No obstante, continuó por el camino que había elegido recorrer.
—Señor alcalde, con el debido respeto, no me habría presentado aquí si no tuviera una razonable certeza de que lo que le digo es cierto. Me doy cuenta de que la palabra «razonable», en este caso, pueda parecerle fuera de lugar. Soy policía y me han adiestrado para basarme en hechos reales y no en conjeturas esotéricas o extrasensoriales. Créame que he reflexionado mucho antes de venir aquí, pero ahora que lo he hecho no cambiaría mi versión ni siquiera ante una junta de psiquiatras.
Se puso de pie, sintiéndose desnuda e indefensa ante el juicio de los dos hombres. Tenía que admitir que había sido ella misma quien les había dado el motivo para que se sintieran de ese modo. Volvió a ponerse las gafas oscuras y dijo lo que le quedaba por decir, todo de un tirón, sin mirar a la cara a ninguno de ellos en particular.
—Estoy viviendo durante un tiempo en la casa de mi madre. Si cree usted que estoy loca, llámela. Si piensa ofrecerme el beneficio de la duda, llámeme a mí. Señores, les pido disculpas por la molestia.
Se volvió y se dirigió hacia la puerta, dejando a sus espaldas un silencio que sabía que era de estupor, embarazo y compasión.

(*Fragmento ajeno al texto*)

`src/hw/sag_map.svh`:
```
// address map, field positions and bus register offsets of the sfr access guard
`ifndef SAG_MAP_SVH
`define SAG_MAP_SVH

// register group bounds
`define SAG_SYS_LO   8'h90
`define SAG_SEG_LO   8'hA0
`define SAG_FW_LO    8'hA8
`define SAG_CLOS_LO  8'hB0
`define SAG_HW_LO    8'hC0
// registers held or watched here
`define SAG_PROGRAM_STATUS_HIGH     8'h90
`define SAG_RSV0     8'h9D
`define SAG_RSV1     8'h9E
`define SAG_RSV2     8'h9F
`define SAG_SEGT_L   8'hA0
`define SAG_SEGT_H   8'hA1
`define SAG_FWR_L    8'hA8
`define SAG_FWR_H    8'hA9
`define SAG_XB_L     8'hAA
`define SAG_XB_H     8'hAB
`define SAG_XS_L     8'hAC
`define SAG_XS_H     8'hAD
`define SAG_CLOCK_SELECTION_REG   8'hC0
`define SAG_RNG      8'hD0
`define SAG_KEYA     8'hE0
`define SAG_KEYD     8'hE1
// fields
`define SAG_PSW_SYS  7
`define SAG_PSW_CLOS 6
`define SAG_HW_IDX   5:2
`define SAG_CTRL_LOG 0
`define SAG_CTRL_CLR 1
// bus register offsets
`define SAG_AX_CTRL  8'h00
`define SAG_AX_STAT  8'h04
`define SAG_AX_DENY  8'h08
`define SAG_AX_LAST  8'h0C
`define SAG_AX_FWR   8'h10
`define SAG_AX_XB    8'h14
`define SAG_AX_XS    8'h18
`define SAG_AX_SEGT  8'h1C
`define SAG_OKAY     2'h0
`define SAG_SLVERR   2'h2
`endif

```
`src/hw/sag_pkg.sv`:
```
// types of the sfr access guard
package sag_pkg;
   typedef enum logic [2:0] {SAG_BOOT, SAG_TEST, SAG_CLOS, SAG_SYS, SAG_USER} sag_mode_t;
   typedef enum logic [2:0] {GRP_GEN, GRP_SYS, GRP_SEG, GRP_FW, GRP_CLOS, GRP_HW} sag_grp_t;
   typedef struct packed {
      logic [7:0]  psw;
      logic [15:0] segt;
      logic [15:0] fwr;
      logic [15:0] xb;
      logic [15:0] xs;
      logic        s_vld;
      logic        s_rd;
      logic        s_wr;
      logic        s_ok;
      logic        s_own;
      logic [7:0]  s_addr;
      logic [7:0]  s_wdata;
      logic [7:0]  s_ldata;
      logic        c_ack;
      logic        c_denied;
      logic [7:0]  c_rdata;
      logic [2:0]  mode;
      logic        log_en;
      logic [15:0] deny_cnt;
      logic [11:0] last;
      logic        awready;
      logic        wready;
      logic        aw_got;
      logic        w_got;
      logic [7:0]  aw_addr;
      logic [31:0] w_data;
      logic        w_strb0;
      logic        bvalid;
      logic [1:0]  bresp;
      logic        arready;
      logic        rvalid;
      logic [1:0]  rresp;
      logic [31:0] rdata;
   } sag_state_t;
endpackage

```
`src/hw/sag_mode_dec.sv`:
```
// cpu mode derivation from program status high and internal state bits
`timescale 1ns/1ps
`default_nettype none
`include "sag_map.svh"
module sag_mode_dec
   import sag_pkg::*;
(
   // mode sources
   input  wire logic [7:0] psw,
   input  wire logic       boot_state,
   input  wire logic       test_state,
   // derived mode
   output var  sag_mode_t  mode
);
   always_comb begin
      if (boot_state) begin
         mode = SAG_BOOT;
      end else if (test_state) begin
         mode = SAG_TEST;
      end else if (psw[`SAG_PSW_CLOS]) begin
         mode = SAG_CLOS;
      end else if (psw[`SAG_PSW_SYS]) begin
         mode = SAG_SYS;
      end else begin
         mode = SAG_USER;
      end
   end
endmodule // sag_mode_dec
`default_nettype wire

```
`src/hw/sag_policy.sv`:
```
// grant or deny decision for one register access
`timescale 1ns/1ps
`default_nettype none
`include "sag_map.svh"
module sag_policy
   import sag_pkg::*;
(
   // access
   input  wire logic [7:0]  addr,
   input  wire logic        wr,
   input  wire sag_mode_t   mode,
   // rights
   input  wire logic [15:0] fw_rights,
   input  wire logic [15:0] seg_rights,
   // decision
   output logic             grant
);
   function automatic sag_grp_t grp_of(input logic [7:0] a);
      if (a < `SAG_SYS_LO) grp_of = GRP_GEN;
      else if (a < `SAG_SEG_LO) grp_of = GRP_SYS;
      else if (a < `SAG_FW_LO) grp_of = GRP_SEG;
      else if (a < `SAG_CLOS_LO) grp_of = GRP_FW;
      else if (a < `SAG_HW_LO) grp_of = GRP_CLOS;
      else grp_of = GRP_HW;
   endfunction

   sag_grp_t grp;
   logic     psw_rd;
   assign grp = grp_of(addr);
   assign psw_rd = !wr && addr == `SAG_PROGRAM_STATUS_HIGH;

   always_comb begin
      unique case (mode)
         SAG_BOOT, SAG_TEST: grant = 1'h1;
         SAG_CLOS: begin
            unique case (grp)
               GRP_GEN:  grant = 1'h1;
               GRP_FW:   grant = !wr;
               GRP_CLOS: grant = 1'h1;
               GRP_SYS:  grant = psw_rd;
               GRP_HW:   grant = fw_rights[addr[`SAG_HW_IDX]]
                                 || (!wr && addr == `SAG_CLOCK_SELECTION_REG);
               default:  grant = 1'h0;
            endcase
         end
         SAG_SYS: grant = grp != GRP_CLOS;
         SAG_USER: begin
            unique case (grp)
               GRP_GEN: grant = 1'h1;
               GRP_SYS: grant = psw_rd;
               GRP_HW:  grant = seg_rights[addr[`SAG_HW_IDX]];
               default: grant = 1'h0;
            endcase
         end
         default: grant = 1'h0;
      endcase
      if (grp == GRP_SEG && mode != SAG_SYS) grant = 1'h0;
      if (!wr && (addr == `SAG_RSV0 || addr == `SAG_RSV1 || addr == `SAG_RSV2))
         grant = 1'h0;
      if (wr && addr == `SAG_RNG) grant = 1'h0;
      if (!wr && (addr == `SAG_KEYA || addr == `SAG_KEYD)) grant = 1'h0;
   end
endmodule // sag_policy
`default_nettype wire

```
`src/hw/sag_guard.sv`:
```
// sfr access guard top: cpu port, sfr file port and bus register slave
//
// Design decisions made here: register access over AXI4-Lite and the address map.
`timescale 1ns/1ps
`default_nettype none
`include "sag_map.svh"
module sag_guard
   import sag_pkg::*;
(
   // clock and reset
   input  wire logic        aclk,
   input  wire logic        aresetn,
   // cpu register access
   input  wire logic        cpu_req,
   input  wire logic        cpu_wr,
   input  wire logic [7:0]  cpu_addr,
   input  wire logic [7:0]  cpu_wdata,
   output logic             cpu_ack,
   output logic             cpu_denied,
   output logic [7:0]       cpu_rdata,
   // mode sources and segment rights
   input  wire logic        boot_state,
   input  wire logic        test_state,
   input  wire logic [15:0] seg_hw_rights,
   output logic [2:0]       cpu_mode,
   // register file side
   output logic             sfr_rd,
   output logic             sfr_wr,
   output logic [7:0]       sfr_addr,
   output logic [7:0]       sfr_wdata,
   input  wire logic [7:0]  sfr_rdata,
   // memory unit side
   output logic [15:0]      seg_table_addr,
   output logic [15:0]      xchg_base,
   output logic [15:0]      xchg_size,
   // bus write
   input  wire logic [7:0]  s_axi_awaddr,
   input  wire logic        s_axi_awvalid,
   output logic             s_axi_awready,
   input  wire logic [31:0] s_axi_wdata,
   input  wire logic [3:0]  s_axi_wstrb,
   input  wire logic        s_axi_wvalid,
   output logic             s_axi_wready,
   output logic [1:0]       s_axi_bresp,
   output logic             s_axi_bvalid,
   input  wire logic        s_axi_bready,
   // bus read
   input  wire logic [7:0]  s_axi_araddr,
   input  wire logic        s_axi_arvalid,
   output logic             s_axi_arready,
   output logic [31:0]      s_axi_rdata,
   output logic [1:0]       s_axi_rresp,
   output logic             s_axi_rvalid,
   input  wire logic        s_axi_rready
);
   localparam sag_state_t SAG_RST = '{log_en: 1'h1, default: '0};

   sag_state_t q;
   sag_state_t n;
   sag_mode_t  cur_mode;
   logic       grant;
   logic       own;
   logic [7:0] lread;

   sag_mode_dec u_mode (
      .psw        (q.psw),
      .boot_state (boot_state),
      .test_state (test_state),
      .mode       (cur_mode)
   );

   sag_policy u_policy (
      .addr       (cpu_addr),
      .wr         (cpu_wr),
      .mode       (cur_mode),
      .fw_rights  (q.fwr),
      .seg_rights (seg_hw_rights),
      .grant      (grant)
   );

   // locally held registers; no partition register exists
   function automatic logic is_own(input logic [7:0] a);
      unique case (a)
         `SAG_PROGRAM_STATUS_HIGH, `SAG_SEGT_L, `SAG_SEGT_H, `SAG_FWR_L, `SAG_FWR_H,
         `SAG_XB_L, `SAG_XB_H, `SAG_XS_L, `SAG_XS_H: is_own = 1'h1;
         default: is_own = 1'h0;
      endcase
   endfunction

   function automatic logic [7:0] own_rd(input sag_state_t s, input logic [7:0] a);
      unique case (a)
         `SAG_PROGRAM_STATUS_HIGH:   own_rd = s.psw;
         `SAG_SEGT_L: own_rd = s.segt[7:0];
         `SAG_SEGT_H: own_rd = s.segt[15:8];
         `SAG_FWR_L:  own_rd = s.fwr[7:0];
         `SAG_FWR_H:  own_rd = s.fwr[15:8];
         `SAG_XB_L:   own_rd = s.xb[7:0];
         `SAG_XB_H:   own_rd = s.xb[15:8];
         `SAG_XS_L:   own_rd = s.xs[7:0];
         `SAG_XS_H:   own_rd = s.xs[15:8];
         default:     own_rd = 8'h00;
      endcase
   endfunction

   // bus read mux: {resp, data}
   function automatic logic [33:0] bus_rd(input sag_state_t s, input logic [7:0] a);
      unique case (a)
         `SAG_AX_CTRL: bus_rd = {`SAG_OKAY, 31'h0, s.log_en};
         `SAG_AX_STAT: bus_rd = {`SAG_OKAY, 29'h0, s.mode};
         `SAG_AX_DENY: bus_rd = {`SAG_OKAY, 16'h0, s.deny_cnt};
         `SAG_AX_LAST: bus_rd = {`SAG_OKAY, 20'h0, s.last};
         `SAG_AX_FWR:  bus_rd = {`SAG_OKAY, 16'h0, s.fwr};
         `SAG_AX_XB:   bus_rd = {`SAG_OKAY, 16'h0, s.xb};
         `SAG_AX_XS:   bus_rd = {`SAG_OKAY, 16'h0, s.xs};
         `SAG_AX_SEGT: bus_rd = {`SAG_OKAY, 16'h0, s.segt};
         default:      bus_rd = {`SAG_SLVERR, 32'h0};
      endcase
   endfunction

   assign own   = is_own(cpu_addr);
   assign lread = own_rd(q, cpu_addr);

   always_comb begin
      n = q;
      // bus slave: address and data in either order
      if (q.bvalid && s_axi_bready) n.bvalid = 1'h0;
      if (s_axi_awvalid && q.awready) begin
         n.aw_got  = 1'h1;
         n.aw_addr = s_axi_awaddr;
      end
      if (s_axi_wvalid && q.wready) begin
         n.w_got   = 1'h1;
         n.w_data  = s_axi_wdata;
         n.w_strb0 = s_axi_wstrb[0];
      end
      if (q.aw_got && q.w_got) begin
         n.aw_got = 1'h0;
         n.w_got  = 1'h0;
         n.bvalid = 1'h1;
         n.bresp  = `SAG_OKAY;
         unique case (q.aw_addr)
            `SAG_AX_CTRL: begin
               if (q.w_strb0) begin
                  n.log_en = q.w_data[`SAG_CTRL_LOG];
                  if (q.w_data[`SAG_CTRL_CLR]) n.deny_cnt = 16'h0000;
               end
            end
            `SAG_AX_STAT, `SAG_AX_DENY, `SAG_AX_LAST, `SAG_AX_FWR,
            `SAG_AX_XB, `SAG_AX_XS, `SAG_AX_SEGT: n.bresp = `SAG_OKAY;
            default: n.bresp = `SAG_SLVERR;
         endcase
      end
      if (q.rvalid && s_axi_rready) n.rvalid = 1'h0;
      if (s_axi_arvalid && q.arready) begin
         n.rvalid            = 1'h1;
         {n.rresp, n.rdata} = bus_rd(q, s_axi_araddr);
      end
      n.awready = !n.aw_got && !n.bvalid;
      n.wready  = !n.w_got && !n.bvalid;
      n.arready = !n.rvalid;

      // answer stage: denied reads give zero
      n.c_ack    = q.s_vld;
      n.c_denied = q.s_vld && !q.s_ok;
      n.c_rdata  = 8'h00;
      if (q.s_vld && q.s_ok && !q.s_wr) begin
         n.c_rdata = q.s_own ? q.s_ldata : sfr_rdata;
      end

      // request stage, decided with the issuing mode
      n.mode  = cur_mode;
      n.s_vld = cpu_req;
      n.s_rd  = 1'h0;
      n.s_wr  = 1'h0;
      if (cpu_req) begin
         n.s_addr  = cpu_addr;
         n.s_wdata = cpu_wdata;
         n.s_ok    = grant;
         n.s_own   = own;
         n.s_ldata = cpu_wr ? 8'h00 : lread;
         n.s_rd    = grant && !own && !cpu_wr;
         n.s_wr    = grant && !own && cpu_wr;
         if (grant && cpu_wr) begin
            unique case (cpu_addr)
               `SAG_PROGRAM_STATUS_HIGH:   n.psw       = cpu_wdata;
               `SAG_SEGT_L: n.segt[7:0]  = cpu_wdata;
               `SAG_SEGT_H: n.segt[15:8] = cpu_wdata;
               `SAG_FWR_L:  n.fwr[7:0]   = cpu_wdata;
               `SAG_FWR_H:  n.fwr[15:8]  = cpu_wdata;
               `SAG_XB_L:   n.xb[7:0]    = cpu_wdata;
               `SAG_XB_H:   n.xb[15:8]   = cpu_wdata;
               `SAG_XS_L:   n.xs[7:0]    = cpu_wdata;
               `SAG_XS_H:   n.xs[15:8]   = cpu_wdata;
               default:     n.psw        = q.psw;
            endcase
         end
         if (!grant && q.log_en) begin
            n.deny_cnt = n.deny_cnt + 16'h0001;
            n.last     = {cur_mode, cpu_wr, cpu_addr};
         end
      end
   end

   always_ff @(posedge aclk) begin
      if (!aresetn) begin
         q <= SAG_RST;
      end else begin
         q <= n;
      end
   end

   assign cpu_ack        = q.c_ack;
   assign cpu_denied     = q.c_denied;
   assign cpu_rdata      = q.c_rdata;
   assign cpu_mode       = q.mode;
   assign sfr_rd         = q.s_rd;
   assign sfr_wr         = q.s_wr;
   assign sfr_addr       = q.s_addr;
   assign sfr_wdata      = q.s_wdata;
   // table contents live in memory; only the pointer is here
   assign seg_table_addr = q.segt;
   assign xchg_base      = q.xb;
   assign xchg_size      = q.xs;
   assign s_axi_awready  = q.awready;
   assign s_axi_wready   = q.wready;
   assign s_axi_bvalid   = q.bvalid;
   assign s_axi_bresp    = q.bresp;
   assign s_axi_arready  = q.arready;
   assign s_axi_rvalid   = q.rvalid;
   assign s_axi_rresp    = q.rresp;
   assign s_axi_rdata    = q.rdata;
endmodule // sag_guard
`default_nettype wire

```
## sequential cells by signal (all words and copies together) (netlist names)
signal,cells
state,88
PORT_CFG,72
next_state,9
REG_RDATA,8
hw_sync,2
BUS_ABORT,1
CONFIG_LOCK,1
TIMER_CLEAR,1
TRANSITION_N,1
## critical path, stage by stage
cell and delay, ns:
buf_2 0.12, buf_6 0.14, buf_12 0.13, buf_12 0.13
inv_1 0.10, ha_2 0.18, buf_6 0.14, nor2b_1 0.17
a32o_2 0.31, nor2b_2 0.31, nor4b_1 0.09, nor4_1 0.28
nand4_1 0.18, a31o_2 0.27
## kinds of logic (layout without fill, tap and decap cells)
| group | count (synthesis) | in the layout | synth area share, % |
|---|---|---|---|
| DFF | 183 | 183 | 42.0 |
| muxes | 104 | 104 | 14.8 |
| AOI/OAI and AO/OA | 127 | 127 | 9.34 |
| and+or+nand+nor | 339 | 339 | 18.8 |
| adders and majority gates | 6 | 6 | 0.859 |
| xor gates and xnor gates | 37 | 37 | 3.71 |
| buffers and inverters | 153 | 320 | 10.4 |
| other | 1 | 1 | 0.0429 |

Cuando estaba a punto de coger el picaporte, su mirada cayó sobre una foto colocada en un marco de madera junto a la puerta. Dos hombres se estrechaban la mano y sonreían al objetivo. A uno lo conocía muy bien: era Ronald Reagan, el ex presidente de Estados Unidos. Vio que el otro era Christopher Marsalis, con el bigote y el pelo oscuros, mucho más joven y delgado a como se lo veía ahora. No lo reconoció enseguida porque había cambiado mucho, pero sus ojos azules eran inconfundibles. Maureen se dio cuenta, con sorpresa, de que ya lo había visto, no con el aspecto que tenía ahora, sino con el de la foto.
«Era el mismo hombre que en el sueño había entrado en su cuarto y le había roto un dibujo.»
Se puso rígida y habló sin volverse, por temor a leer la reacción en el rostro de los dos hombres que había dejado, perplejos, a sus espaldas.
—Hace mucho tiempo su hijo estaba haciendo un dibujo. Era infantil, pero muy preciso, de un hombre y una mujer que hacían el amor apoyados en una mesa. Usted entró en la habitación y él se lo mostró. Usted se enfureció, mucho. Rompió la hoja y como castigo encerró a su hijo en un cuarto trastero.